[
https://issues.apache.org/jira/browse/HBASE-4195?page=com.atlassian.jira.plugin.system.issuetabpanels:comment-tabpanel&focusedCommentId=13106718#comment-13106718
]
nkeywal commented on HBASE-4195:
--------------------------------
Thank you. What is the next step? Should I write a new patch taking into
account all the different comment?
> Possible inconsistency in a memstore read after a reseek, possible
> performance improvement
> ------------------------------------------------------------------------------------------
>
> Key: HBASE-4195
> URL: https://issues.apache.org/jira/browse/HBASE-4195
> Project: HBase
> Issue Type: Bug
> Components: regionserver
> Affects Versions: 0.90.4
> Environment: all
> Reporter: nkeywal
> Assignee: nkeywal
> Priority: Critical
> Fix For: 0.90.5
>
> Attachments: 20110824_4195_MemStore.patch,
> 20110824_4195_TestHRegion.patch, 20110915_4195_4188_MemStore.patch,
> 4195-v2.txt
>
>
> This follows the dicussion around HBASE-3855, and the random errors (20%
> failure on trunk) on the unit test
> org.apache.hadoop.hbase.regionserver.TestHRegion.testWritesWhileGetting
> I saw some points related to numIterReseek, used in the
> MemStoreScanner#getNext (line 690):
> {noformat}679 protected KeyValue getNext(Iterator it) {
> 680 KeyValue ret = null;
> 681 long readPoint = ReadWriteConsistencyControl.getThreadReadPoint();
> 682 //DebugPrint.println( " MS@" + hashCode() + ": threadpoint = " +
> readPoint);
> 683
> 684 while (ret == null && it.hasNext()) {
> 685 KeyValue v = it.next();
> 686 if (v.getMemstoreTS() <= readPoint) {
> 687 // keep it.
> 688 ret = v;
> 689 }
> 690 numIterReseek--;
> 691 if (numIterReseek == 0) {
> 692 break;
> 693 }
> 694 }
> 695 return ret;
> 696 }{noformat}
> This function is called by seek, reseek, and next. The numIterReseek is only
> usefull for reseek.
> There are some issues, I am not totally sure it's the root cause of the test
> case error, but it could explain partly the randomness of the error, and one
> point is for sure a bug.
> 1) In getNext, numIterReseek is decreased, then compared to zero. The seek
> function sets numIterReseek to zero before calling getNext. It means that the
> value will be actually negative, hence the test will always fail, and the
> loop will continue. It is the expected behaviour, but it's quite smart.

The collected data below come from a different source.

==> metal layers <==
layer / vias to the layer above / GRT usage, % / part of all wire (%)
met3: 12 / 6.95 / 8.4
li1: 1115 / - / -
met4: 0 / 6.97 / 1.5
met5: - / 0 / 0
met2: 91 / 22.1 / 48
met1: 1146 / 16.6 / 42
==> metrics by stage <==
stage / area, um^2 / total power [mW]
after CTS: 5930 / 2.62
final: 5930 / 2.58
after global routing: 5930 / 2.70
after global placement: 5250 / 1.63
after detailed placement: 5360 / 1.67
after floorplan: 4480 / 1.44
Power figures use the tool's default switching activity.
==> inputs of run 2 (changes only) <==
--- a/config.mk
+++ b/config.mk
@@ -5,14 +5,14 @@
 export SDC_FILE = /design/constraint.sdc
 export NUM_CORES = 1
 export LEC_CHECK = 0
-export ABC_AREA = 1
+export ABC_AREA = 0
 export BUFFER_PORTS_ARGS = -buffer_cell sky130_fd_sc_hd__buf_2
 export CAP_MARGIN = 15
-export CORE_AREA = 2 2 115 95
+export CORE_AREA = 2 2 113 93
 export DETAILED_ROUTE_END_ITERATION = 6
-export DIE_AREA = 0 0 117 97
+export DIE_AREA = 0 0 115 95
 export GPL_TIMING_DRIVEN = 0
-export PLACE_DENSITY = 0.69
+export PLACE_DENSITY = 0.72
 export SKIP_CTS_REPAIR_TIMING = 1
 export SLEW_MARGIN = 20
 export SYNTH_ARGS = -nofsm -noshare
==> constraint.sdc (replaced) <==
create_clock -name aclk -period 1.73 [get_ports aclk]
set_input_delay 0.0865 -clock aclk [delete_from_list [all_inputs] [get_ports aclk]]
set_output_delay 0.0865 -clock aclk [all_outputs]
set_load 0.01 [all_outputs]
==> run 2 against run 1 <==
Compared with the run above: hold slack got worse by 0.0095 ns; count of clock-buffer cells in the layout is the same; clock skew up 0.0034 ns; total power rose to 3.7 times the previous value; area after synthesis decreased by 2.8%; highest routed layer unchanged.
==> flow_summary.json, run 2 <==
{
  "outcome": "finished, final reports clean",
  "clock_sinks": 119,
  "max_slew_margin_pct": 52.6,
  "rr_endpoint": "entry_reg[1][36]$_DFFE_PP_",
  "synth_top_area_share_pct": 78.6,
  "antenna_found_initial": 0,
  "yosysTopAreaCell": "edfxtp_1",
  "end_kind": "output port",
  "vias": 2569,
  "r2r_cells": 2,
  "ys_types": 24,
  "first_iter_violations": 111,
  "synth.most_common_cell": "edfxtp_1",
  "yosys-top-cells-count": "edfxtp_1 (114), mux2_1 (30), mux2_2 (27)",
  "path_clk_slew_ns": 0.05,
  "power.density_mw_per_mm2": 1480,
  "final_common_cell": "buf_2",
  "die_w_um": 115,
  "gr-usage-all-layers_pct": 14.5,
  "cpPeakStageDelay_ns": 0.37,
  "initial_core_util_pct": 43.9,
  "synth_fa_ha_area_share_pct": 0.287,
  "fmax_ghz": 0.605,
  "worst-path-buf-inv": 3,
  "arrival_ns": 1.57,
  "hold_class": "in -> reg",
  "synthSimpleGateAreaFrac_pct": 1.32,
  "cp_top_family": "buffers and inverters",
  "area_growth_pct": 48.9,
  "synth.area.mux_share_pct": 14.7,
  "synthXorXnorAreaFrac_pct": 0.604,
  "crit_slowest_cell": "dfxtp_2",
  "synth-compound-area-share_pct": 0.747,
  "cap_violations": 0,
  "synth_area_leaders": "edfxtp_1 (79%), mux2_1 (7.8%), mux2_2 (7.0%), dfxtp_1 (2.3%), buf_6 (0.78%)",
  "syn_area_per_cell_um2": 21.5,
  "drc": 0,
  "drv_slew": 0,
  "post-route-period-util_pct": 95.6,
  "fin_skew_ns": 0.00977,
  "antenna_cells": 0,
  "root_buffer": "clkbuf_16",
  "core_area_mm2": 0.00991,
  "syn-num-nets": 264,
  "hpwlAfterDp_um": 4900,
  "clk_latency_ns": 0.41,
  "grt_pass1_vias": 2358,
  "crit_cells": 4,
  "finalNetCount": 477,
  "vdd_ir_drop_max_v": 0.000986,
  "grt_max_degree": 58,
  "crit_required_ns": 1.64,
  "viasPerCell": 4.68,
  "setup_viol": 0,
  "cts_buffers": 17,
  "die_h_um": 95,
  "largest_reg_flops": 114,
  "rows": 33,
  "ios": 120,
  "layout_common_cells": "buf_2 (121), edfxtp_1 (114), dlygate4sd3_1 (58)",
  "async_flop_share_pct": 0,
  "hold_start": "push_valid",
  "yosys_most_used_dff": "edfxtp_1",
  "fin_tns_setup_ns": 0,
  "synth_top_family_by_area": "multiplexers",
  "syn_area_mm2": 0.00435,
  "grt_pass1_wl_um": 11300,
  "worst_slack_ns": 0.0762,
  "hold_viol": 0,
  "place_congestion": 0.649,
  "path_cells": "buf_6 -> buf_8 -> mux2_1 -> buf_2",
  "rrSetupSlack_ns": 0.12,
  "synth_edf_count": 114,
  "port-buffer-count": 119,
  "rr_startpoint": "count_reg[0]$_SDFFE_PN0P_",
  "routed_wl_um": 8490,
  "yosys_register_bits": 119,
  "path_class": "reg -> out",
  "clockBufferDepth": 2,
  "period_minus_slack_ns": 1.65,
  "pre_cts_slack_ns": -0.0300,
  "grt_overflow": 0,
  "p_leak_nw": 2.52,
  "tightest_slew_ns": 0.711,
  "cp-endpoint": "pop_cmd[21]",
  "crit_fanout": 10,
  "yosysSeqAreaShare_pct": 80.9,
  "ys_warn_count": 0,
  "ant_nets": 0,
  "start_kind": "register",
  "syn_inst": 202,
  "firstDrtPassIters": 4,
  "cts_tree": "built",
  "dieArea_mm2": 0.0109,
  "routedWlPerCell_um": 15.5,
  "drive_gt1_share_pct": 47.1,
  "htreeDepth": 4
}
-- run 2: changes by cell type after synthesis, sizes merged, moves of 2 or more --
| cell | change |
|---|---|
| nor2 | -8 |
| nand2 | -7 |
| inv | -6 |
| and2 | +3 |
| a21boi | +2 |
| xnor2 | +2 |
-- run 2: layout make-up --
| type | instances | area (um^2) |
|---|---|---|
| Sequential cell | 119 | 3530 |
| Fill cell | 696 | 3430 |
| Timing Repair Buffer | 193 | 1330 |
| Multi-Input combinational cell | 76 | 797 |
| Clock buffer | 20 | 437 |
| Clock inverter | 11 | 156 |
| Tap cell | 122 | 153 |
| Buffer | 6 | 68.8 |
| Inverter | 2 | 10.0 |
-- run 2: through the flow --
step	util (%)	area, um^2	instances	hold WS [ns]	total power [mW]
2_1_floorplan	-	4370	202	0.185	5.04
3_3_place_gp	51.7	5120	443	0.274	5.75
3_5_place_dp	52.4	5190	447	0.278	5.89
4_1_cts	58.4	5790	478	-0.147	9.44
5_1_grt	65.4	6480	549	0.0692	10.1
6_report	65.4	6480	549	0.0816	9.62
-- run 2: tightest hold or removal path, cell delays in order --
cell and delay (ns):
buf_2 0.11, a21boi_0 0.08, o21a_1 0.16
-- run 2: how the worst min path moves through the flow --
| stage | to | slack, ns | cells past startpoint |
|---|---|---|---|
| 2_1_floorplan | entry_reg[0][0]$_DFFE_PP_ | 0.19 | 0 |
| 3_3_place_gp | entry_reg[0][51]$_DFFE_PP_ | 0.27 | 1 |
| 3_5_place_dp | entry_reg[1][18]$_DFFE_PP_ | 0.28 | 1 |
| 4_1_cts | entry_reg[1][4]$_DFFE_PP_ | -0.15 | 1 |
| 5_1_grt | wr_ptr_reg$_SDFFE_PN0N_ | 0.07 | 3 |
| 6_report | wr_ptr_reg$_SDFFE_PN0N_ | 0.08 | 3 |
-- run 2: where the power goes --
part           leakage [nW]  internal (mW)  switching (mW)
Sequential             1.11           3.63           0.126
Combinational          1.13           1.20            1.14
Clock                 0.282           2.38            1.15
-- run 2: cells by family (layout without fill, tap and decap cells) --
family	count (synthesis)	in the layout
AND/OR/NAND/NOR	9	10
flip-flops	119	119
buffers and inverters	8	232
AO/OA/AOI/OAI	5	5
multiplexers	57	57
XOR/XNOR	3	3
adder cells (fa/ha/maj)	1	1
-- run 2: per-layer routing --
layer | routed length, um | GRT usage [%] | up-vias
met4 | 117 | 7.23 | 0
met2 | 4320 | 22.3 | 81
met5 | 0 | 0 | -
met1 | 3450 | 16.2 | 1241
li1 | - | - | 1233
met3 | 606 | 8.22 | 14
File: config.mk
export PLATFORM = sky130hd
export DESIGN_NAME = sdsg_ctrl
export DESIGN_NICKNAME = d
export VERILOG_FILES = /design/src/sv/sdsg_pkg.sv /design/src/sv/sdsg_ctrl.sv
export VERILOG_INCLUDE_DIRS = /design/src /design/src/sv
export SDC_FILE = /design/constraint.sdc
export NUM_CORES = 1
export LEC_CHECK = 0
export ABC_AREA = 1
export BUFFER_PORTS_ARGS = -buffer_cell sky130_fd_sc_hd__buf_2
export CAP_MARGIN = 20
export CORE_ASPECT_RATIO = 0.7
export CORE_MARGIN = 3
export CORE_UTILIZATION = 30
export CTS_BUF_LIST = sky130_fd_sc_hd__clkbuf_4 sky130_fd_sc_hd__clkbuf_8 sky130_fd_sc_hd__clkbuf_16
export DETAILED_ROUTE_END_ITERATION = 8
export GPL_TIMING_DRIVEN = 1
export PLACE_DENSITY = 0.47
export SYNTH_ARGS = -nofsm -noshare
export SYNTH_HDL_FRONTEND = slang
export SYNTH_SLANG_ARGS = --single-unit
File: constraint.sdc
create_clock -name clk -period 5.4 [get_ports clk]
set_clock_uncertainty 0.1 [all_clocks]
set_input_delay 0.81 -clock clk [delete_from_list [all_inputs] [get_ports clk]]
set_output_delay 0.81 -clock clk [all_outputs]
set_load 0.01 [all_outputs]
[src/sv/pow2sa_ram.sv]
// Simple dual-port RAM with one write port and one registered read port.
`timescale 1ns / 1ps
`default_nettype none
module pow2sa_ram #(
  parameter int W  = 8,
  parameter int AW = 4
) (
  input  wire logic          clk,
  input  wire logic          we,
  input  wire logic [AW-1:0] waddr,
  input  wire logic [W-1:0]  wdata,
  input  wire logic          re,
  input  wire logic [AW-1:0] raddr,
  output logic      [W-1:0]  rdata
);

  logic [W-1:0] mem [2**AW];

  always_ff @(posedge clk) begin
    if (we) begin
      mem[waddr] <= wdata;
    end
    if (re) begin
      rdata <= mem[raddr];
    end
  end

endmodule
`default_nettype wire

[config.mk]
export PLATFORM = sky130hd
export DESIGN_NAME = pow2sa_ram
export DESIGN_NICKNAME = d
export VERILOG_FILES = /design/src/sv/pow2sa_ram.sv
export SDC_FILE = /design/constraint.sdc
export NUM_CORES = 1
export LEC_CHECK = 0
export ABC_AREA = 0
export BUFFER_PORTS_ARGS = -buffer_cell sky130_fd_sc_hd__buf_2
export CAP_MARGIN = 20
export CORE_ASPECT_RATIO = 1.75
export CORE_UTILIZATION = 45
export CTS_CLUSTER_DIAMETER = 80
export DETAILED_ROUTE_END_ITERATION = 10
export HOLD_SLACK_MARGIN = 0.1
export PLACE_DENSITY = 0.7
export SETUP_SLACK_MARGIN = 0.5
export SKIP_LAST_GASP = 1
export SLEW_MARGIN = 20
export SYNTH_ARGS = -nofsm -noshare
export SYNTH_HDL_FRONTEND = slang
export SYNTH_SLANG_ARGS = --single-unit
export TNS_END_PERCENT = 20
[constraint.sdc]
create_clock -name clk -period 1.7 [get_ports clk]
set_input_delay 0.34 -clock clk [delete_from_list [all_inputs] [get_ports clk]]
set_output_delay 0.34 -clock clk [all_outputs]
set_load 0.02 [all_outputs]
Word level (Yosys, flattened, before mapping)
Memories as Yosys holds them, arrays and structs flattened. A register that Yosys moved wholly into a read port is not among the register bits.
Index checks and enable logic that the tools add are counted.
{ "op_classes": {"mux": 2} }
{ "op_table": {"columns": ["operator", "count"], "rows": [
  ["two-way mux 1 bit", 2]
]} }
{ "totals": {"reg_bits": 0, "ramBits": 128, "input_bits": 19, "output_inout_bits": 8, "wordCells": 3, "n_memories": 1} }
{ "mem_list": {"columns": ["name", "depth", "width", "read_ports", "rd_clocked_by_memory_dff", "wr", "line", "source"], "rows": [
  ["mem", 16, 8, 1, 1, 1, "17", "logic [W-1:0] mem [2**AW];"]
]} }

Longest topological paths before layout
{ "logic_depth": {"depth_word": 2, "mapped_depth": 5, "mapped_depth_nobuf": 3} }

Least setup slack after synthesis
No wires, ideal clock.
{ "synth_path": {"path_type": "input-to-reg", "startpoint": "input port waddr[2]", "endpoint": "memory mem[0][0], enable pin", "arrival_time_ns": 1.450, "required_time_ns": 1.317, "setup_slack_ns": -0.133, "path_stages": 2, "path_buffers": 0, "path_cell_list": "or3b_2 > nor3_1"} }
{ "synth_lines": {"columns": ["item", "line", "source"], "rows": [
  ["from (decl)", "10", "input wire logic [AW-1:0] waddr,"],
  ["to (decl)", "17", null]
]} }
Straight into the memory's write port.

==> results.tsv <==
stage	metric	value	unit
status	status	completed	
drt	DR DRC count	0	
cts	CTS tree	yes	
job	# Max-Cap Violations	0	
placed_design	Post-Place Cell Area	5630	um^2
timing	Tcrit/Tclk final	0.822	
grt	All-Layer GR Usage	0.176	
layout	Multi-input gate area	1090	um^2
power	Worst VDD drop	0.000853	V
layout	Area growth syn-to-layout	19.1	%
grt	initial antenna violation count	0	
timing	final setup fails	0	
layout	layout cells sized above 1	0.407	
timing	final hold violations	0	
layout	most common cell after layout, fill and taps aside	edfxtp_1	
drt	drt via density	5.61	
power	Tot Pwr	7.52	mW
synthesis	Syn Nets	248	
layout	Fillers	844	
drt	Detailed Routing Iterations Pass 1	5	
min_path	Hold/Removal Path Class	input pin to register	
layout	nets	308	
worst_setup_path	CP Max Fanout	1	
worst_setup_path	Worst Path Required	1.85	ns
synthesis	synthesized flop and latch total	136	
drt	Detail Route Antenna Nets	0	
drt	final WL	9640	um
drt	post-DR wirelength/cell	22.2	um
power	leakage	2.07	nW
placed_design	RePlAce Congestion	0.757	
synthesis	post-synthesis sequential area ratio	0.781	
timing	worst rel slew slack	0.403	
cts	CTS Root Cell	clkbuf_16	
layout	most frequent cells in the layout	edfxtp_1, mux4_2, buf_2	
synthesis	area leader, netlist	edfxtp_1	
worst_setup_path	kind of capture point of the worst setup path	register	
synthesis	Syn Area/Cell	22.8	um^2
synthesis	Gate Count Post-Synth	229	
synthesis	synth warn	0	
synthesis	Mapped Area	5230	um^2
floorplan	starting density of the core	0.465	
timing	max-slew violation count	0	
cts	Post-CTS Setup Bufs	0	
floorplan	row count	51	
floorplan	core area	11200	um^2
synthesis	Synth cell types	18	
worst_setup_path	Worst Path Arrival	1.55	ns
drt	Vias	2435	
grt	first-pass GRT wire length	15000	um
cts	H-tree levels	4	
floorplan	Die Footprint	12100	um^2
placed_design	Final HPWL DP	6600	um
layout	post-route cell area	6230	um^2
floorplan	Die X-Extent	83.5	um
cts	Inserted Clock Buffers	17	
synthesis	synth top area cells	edfxtp_1, mux4_2, mux4_1	
layout	# diodes	0	
cts	Clock Tree Buf Depth	2	
worst_setup_path	CP Launch Type	register	
floorplan	die span in y	145	um
grt	vias in the first global route	2540	
grt	maximum number of pins on one net before global-route repair	25	
timing	RSZ-0062 raised after global routing	true	
timing	Tmin final	1.40	ns
drt	initial DRC count	205	
layout	register area	4080	um^2
worst_setup_path	critical path type	register to register	
synthesis	post-synth top area share	0.781	
grt	total gr overflow	0	
cts	Reg clk slew, reported paths	0.05	ns
timing	Least-Margin Pin Slew	0.892	ns
placed_design	IO Port Bufs	26	
cts	Skew-Pair Late Insertion Delay	0.41	ns
timing	Final Skew	0.0137	ns
floorplan	I/O pin cnt	27	
cts	Sink Count	136	
cts	CTS Hold Bufs	0	
power	P per Cell Area	1210	nW/um^2
timing	FMAX	716	MHz
==> kinds of logic (layout without fill, tap and decap cells) <==
| family | count (synthesis) | after routing | synth area share |
|---|---|---|---|
| and+or+nand+nor | 35 | 35 | 0.0314 |
| AOI/OAI and AO/OA | 16 | 16 | 0.0230 |
| buffers and inverters | 10 | 83 | 0.0165 |
| muxes | 32 | 32 | 0.148 |
| DFF | 136 | 136 | 0.781 |
==> registers in the layout, summed over array words and instances (netlist names) <==
signal and count:
mem 128, rdata 8
==> final cells by class <==
type                    instances  share of cell area
clock inverters                13              0.0179
multi-input cells              83               0.174
clock buffers                  19              0.0695
flip-flops and latches        136               0.656
repair buffers                 51              0.0557
well taps                     132              0.0265
==> stage by stage <==
step	TNS [ns]	util	setup slack, ns	instances	hold slack (ns)
after global placement	-0.827	0.501	-0.137	402	0.721
after global routing	0	0.554	0.252	434	0.296
after CTS	0	0.553	0.303	434	0.297
after detailed placement	-0.828	0.501	-0.135	402	0.719
final	0	0.554	0.303	434	0.297
after floorplan	0	-	0.160	229	0.439
==> metal layers <==
metal,GRT usage,routed length [um],vias up
met3,0.0571,510,6
met4,0.0633,113,0
met5,0,0,-
met1,0.195,3510,1260
li1,-,-,1089
met2,0.317,5510,80
==> what timing repair did <==
action	in CTS	in global routing
endpoints found under the setup margin	16	21
pin swaps	2	1
resized for setup	8	4
==> report_power, final <==
part	leakage [nW]	total, mW	switching (mW)	internal (mW)
combinational	0.566	0.391	0.224	0.167
clock	0.268	3.33	1.22	2.11
sequential	1.24	3.80	0.0191	3.78
==> worst max-delay path, cell delays in order, from the launching register on <==
cell,delay (ns)
edfxtp_1,0.38
mux4_2,0.48
a22oi_2,0.20
nand2_1,0.08
==> Yosys cell counts <==
cell type and instances:
and2b_1 1, or3b_2 1, nand3b_1 2, mux4_2 18, nand3_1 1, nor2_1 13
buf_6 3, mux4_1 14, buf_2 3, clkdlybuf4s25_2 3, edfxtp_1 136, buf_4 1
nor3_1 4, nand2_1 9, a22oi_1 16, and2_1 1, nor2b_1 1, nand2b_1 2
==> worst paths after layout <==
kind / start / to / slack (ns) / cells after the start
hold reg to reg: mem[14][3] / rdata[3] / 0.75 / 3
setup / recovery: mem[2][1] / rdata[1] / 0.30 / 3
hold / removal: re / rdata[3] / 0.30 / 1
setup reg to reg: mem[2][1] / rdata[1] / 0.30 / 3
No activity file was read; power rests on OpenSTA's default activity.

> 2) In "reseek", numIterReseek is not set between the loops on the two
> iterators. If the numIterReseek is equals to zero after the loop on the first
> one, the loop on the second one will never call seek, as numIterReseek will
> be negative.
> 3) Still in "reseek", the test to call "seek" is (kvsetNextRow == null &&
> numIterReseek == 0). In other words, if kvsetNextRow is not null when
> numIterReseek equals zero, numIterReseek will start to be negative at the
> next iteration and seek will never be called.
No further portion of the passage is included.